Occhi puntati sull’Ipo. Le voci di una possibile uscita di scena di Jack Ma dal controllo di Ant Group, braccio fintech del colosso cinese Alibaba, circolavano da tempo, come anticipava qualche mese fa il Wall Street Journal.

La conferma è arrivata solo nella giornata di ieri. Miliardario e fondatore del gigante dell’e-commerce Alibaba, Ma cederà il controllo di Ant Group nell’ambito di una ristrutturazione.

Ad annunciare la notizia è stato lo stesso gruppo, che con una nota ha spiegato come l’intera struttura societaria e azionaria sarà modificata in modo da limitare il controllo del fondatore sulla fintech.

UN PASSO NECESSARIO per rimettere in carreggiata la sua tanto attesa offerta pubblica iniziale (Ipo). Perché l’azienda fondata da Ma deve ancora risollevarsi dal terribile novembre 2020, quando il debutto record di 37 miliardi di dollari previsto per la quotazione sulle borse di Shanghai e di Hong Kong era stato improvvisamente bloccato dalle autorità cinesi.

La sospensione dell’Ipo di Ant, appena 48 ore prima dell’inizio delle negoziazioni, ha danneggiato il rapporto tra le autorità di regolamentazione cinesi e i colossi tecnologici del paese, segnando la fine dell’era della crescita incontrollata delle big tech.

DUE ANNI FA, infatti, il Partito comunista cinese ha iniziato ad affilare le sue armi per rettificare il settore tecnologico e convogliare gli sforzi produttivi delle big tech in settori più utili all’interesse nazionale.

Non solo Alibaba, ma anche Tencent, ByteDance e gli altri grandi attori tecnologici cinesi sono finiti nel mirino della leadership comunista intenzionata a regolamentare l’attività di un settore che ha raggiunto un’influenza senza pari sulla vita quotidiana di milioni di cittadini.

E lo ha fatto applicando sanzioni record. Alibaba è finito nella morsa delle autorità di regolamentazione finanziaria quando nell’aprile del 2021 ha ricevuto una multa di 2,8 miliardi di dollari per abuso di posizione dominante.

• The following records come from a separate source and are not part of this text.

--- src/rtl/pe_ctrl_timeout.sv ---
// Loadable down-counter; expired_o is high once the count has reached zero.
module pe_ctrl_timeout #(
  parameter int unsigned CNT_W = 8
) (
  input  logic             clk_i,
  input  logic             rstn_i,
  input  logic             load_i,
  input  logic [CNT_W-1:0] load_val_i,
  input  logic             en_i,
  output logic             expired_o
);

  logic [CNT_W-1:0] cnt_q, cnt_d;
  logic             expired_q;

  always_comb begin
    cnt_d = cnt_q;
    if (load_i) begin
      cnt_d = load_val_i;
    end else if (en_i && (cnt_q != '0)) begin
      cnt_d = cnt_q - CNT_W'(1);
    end
  end

  always_ff @(posedge clk_i) begin
    if (!rstn_i) begin
      cnt_q     <= '0;
      expired_q <= 1'b0;
    end else begin
      cnt_q     <= cnt_d;
      expired_q <= (cnt_d == '0);
    end
  end

  assign expired_o = expired_q;

endmodule
==> src/rtl/ila_capture_seq.sv <==
// Arms on command, waits for a masked channel trigger, then grants the ILA probe bus to one
// channel for a post-trigger window followed by a holdoff.
module ila_capture_seq #(
    parameter int NCH = 4,
    parameter int AW  = 16,
    parameter int DW  = 32,
    parameter int CW  = 12,
    localparam int LW = $clog2(NCH)
) (
    input  logic                clk,
    input  logic                rstn,
    input  logic                arm,
    input  logic                abort,
    input  logic                mode_rr,
    input  logic                cont,
    input  logic [LW-1:0]       chan_sel,
    input  logic [NCH-1:0]      trig_mask,
    input  logic [CW-1:0]       post_len,
    input  logic [CW-1:0]       holdoff,
    output logic [1:0]          state,
    output logic                done,
    output logic [15:0]         cap_cnt,
    ila_capture_seq_if.master   bus
);
    typedef enum logic [1:0] {IDLE = 2'd0, ARMED = 2'd1, CAPTURE = 2'd2, HOLDOFF = 2'd3} state_e;

    state_e         st;
    logic [LW-1:0]  grant, last, rr_pick, pick, idx, sel_ch;
    logic [CW-1:0]  rem, hcnt, hold_lat;
    logic           cont_lat, rr_hit, fire;
    logic [NCH-1:0] req;

    assign state = st;
    assign req   = bus.trig_in & trig_mask;

    // Round-robin scan starts just past the last granted channel; NCH is a power of 2 so
    // the index wraps by truncation.
    always_comb begin
        rr_pick = last;
        rr_hit  = 1'b0;
        idx     = '0;
        for (int i = 1; i <= NCH; i++) begin
            idx = last + LW'(i);
            if (!rr_hit && req[idx]) begin
                rr_pick = idx;
                rr_hit  = 1'b1;
            end
        end
    end

    assign fire   = mode_rr ? rr_hit : req[chan_sel];
    assign pick   = mode_rr ? rr_pick : chan_sel;
    assign sel_ch = (st == CAPTURE) ? grant : pick;

    always_ff @(posedge clk or negedge rstn) begin
        if (!rstn) begin
            st            <= IDLE;
            grant         <= '0;
            last          <= LW'(NCH - 1);
            rem           <= '0;
            hcnt          <= '0;
            hold_lat      <= '0;
            cont_lat      <= 1'b0;
            done          <= 1'b0;
            cap_cnt       <= '0;
            bus.ila_a     <= '0;
            bus.ila_d     <= '0;
            bus.ila_ch    <= '0;
            bus.ila_valid <= 1'b0;
            bus.ila_trig  <= 1'b0;
        end else begin
            done         <= 1'b0;
            bus.ila_trig <= 1'b0;
            if (abort) begin
                st            <= IDLE;
                bus.ila_valid <= 1'b0;
            end else begin
                case (st)
                    IDLE: if (arm) st <= ARMED;
                    ARMED: if (fire) begin
                        grant         <= pick;
                        if (mode_rr) last <= pick;
                        // rem counts samples still to take after the trigger-cycle sample
                        rem           <= (post_len == '0) ? '0 : post_len - CW'(1);
                        hold_lat      <= holdoff;
                        cont_lat      <= cont;
                        bus.ila_a     <= bus.a_in[sel_ch*AW +: AW];
                        bus.ila_d     <= bus.d_in[sel_ch*DW +: DW];
                        bus.ila_ch    <= pick;
                        bus.ila_valid <= 1'b1;
                        bus.ila_trig  <= 1'b1;
                        st            <= CAPTURE;
                    end
                    CAPTURE: begin
                        if (rem != '0) begin
                            rem       <= rem - CW'(1);
                            bus.ila_a <= bus.a_in[sel_ch*AW +: AW];
                            bus.ila_d <= bus.d_in[sel_ch*DW +: DW];
                        end else begin
                            bus.ila_valid <= 1'b0;
                            hcnt          <= hold_lat;
                            st            <= HOLDOFF;
                            if (hold_lat == '0) begin
                                done    <= 1'b1;
                                cap_cnt <= cap_cnt + 16'd1;
                            end
                        end
                    end
                    HOLDOFF: begin
                        // done is raised one cycle early so it is visible while hcnt==0
                        if (hcnt == '0) begin
                            st <= cont_lat ? ARMED : IDLE;
                        end else begin
                            hcnt <= hcnt - CW'(1);
                            if (hcnt == CW'(1)) begin
                                done    <= 1'b1;
                                cap_cnt <= cap_cnt + 16'd1;
                            end
                        end
                    end
                    default: st <= IDLE;
                endcase
            end
        end
    end
endmodule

L’aria per le big tech era diventata pesante già nel 2019, tanto che lo stesso Ma ha prima criticato apertamente le autorità di regolamentazione cinesi e accusato le banche di avere una «mentalità da banco dei pegni», e poi si è allontanato dalla Cina per “autoesiliarsi” in Giappone e in Thailandia.

LA CESSIONE del controllo da parte di Ma irrompe in un periodo delicato per Ant, che sta per completare la sua lunga ristrutturazione (durata due anni) per schivare una sanzione di oltre un miliardo di dollari che le autorità cinesi sarebbero pronte a imporre.

Il miliardario cinese di fatto non ha ricoperto un ruolo esecutivo in Ant Group, ma è stato comunque una figura di spicco per la società, poiché fino a ieri controllava il 53,46% delle azioni attraverso un ente finanziatore di cui detiene la posizione dominante.

Con il suo passo indietro, Ma adesso deterrà solo il 6,2% dei diritti di voto, stando a quanto precisato dal comunicato dell’azienda fintech.

Attraverso questa operazione, Ant Group potrà accelerare la ristrutturazione in corso, avviata in seguito allo stop dell’Ipo da 35 miliardi di dollari.

Un percorso però tutto in salita per la società che dovrà superare diversi ostacoli normativi: la legge cinese sulle quotazioni prevede un periodo di fermo per le aziende che hanno attraversato un recente cambio di dirigenza.

ANT GROUP, stando a quanto scrive il Financial Times, dovrà aspettare un altro anno prima di poter tentare nuovamente una quotazione sulla borsa di Hong Kong, o addirittura due su Shanghai. Una tempistica che potrebbe subire anche rallentamenti se non verranno soddisfatti determinati requisiti normativi che al momento non sono stati raggiunti.

«Nessun azionista, solo o con altre parti, avrà il controllo di Ant Group», si legge nella nota diffusa dall’azienda fintech. Il Cda del colosso cinese sarà quindi composto dai 10 principali azionisti – tra cui lo stesso Ma – con pari diritto di voto che «eserciteranno in modo indipendente», si legge nella nota di Ant.

L’adeguamento non modificherà gli interessi economici degli azionisti. Ma cambierà gli assetti di un’azienda che sarà da oggi mutata e addomesticata alle leggi di Xi.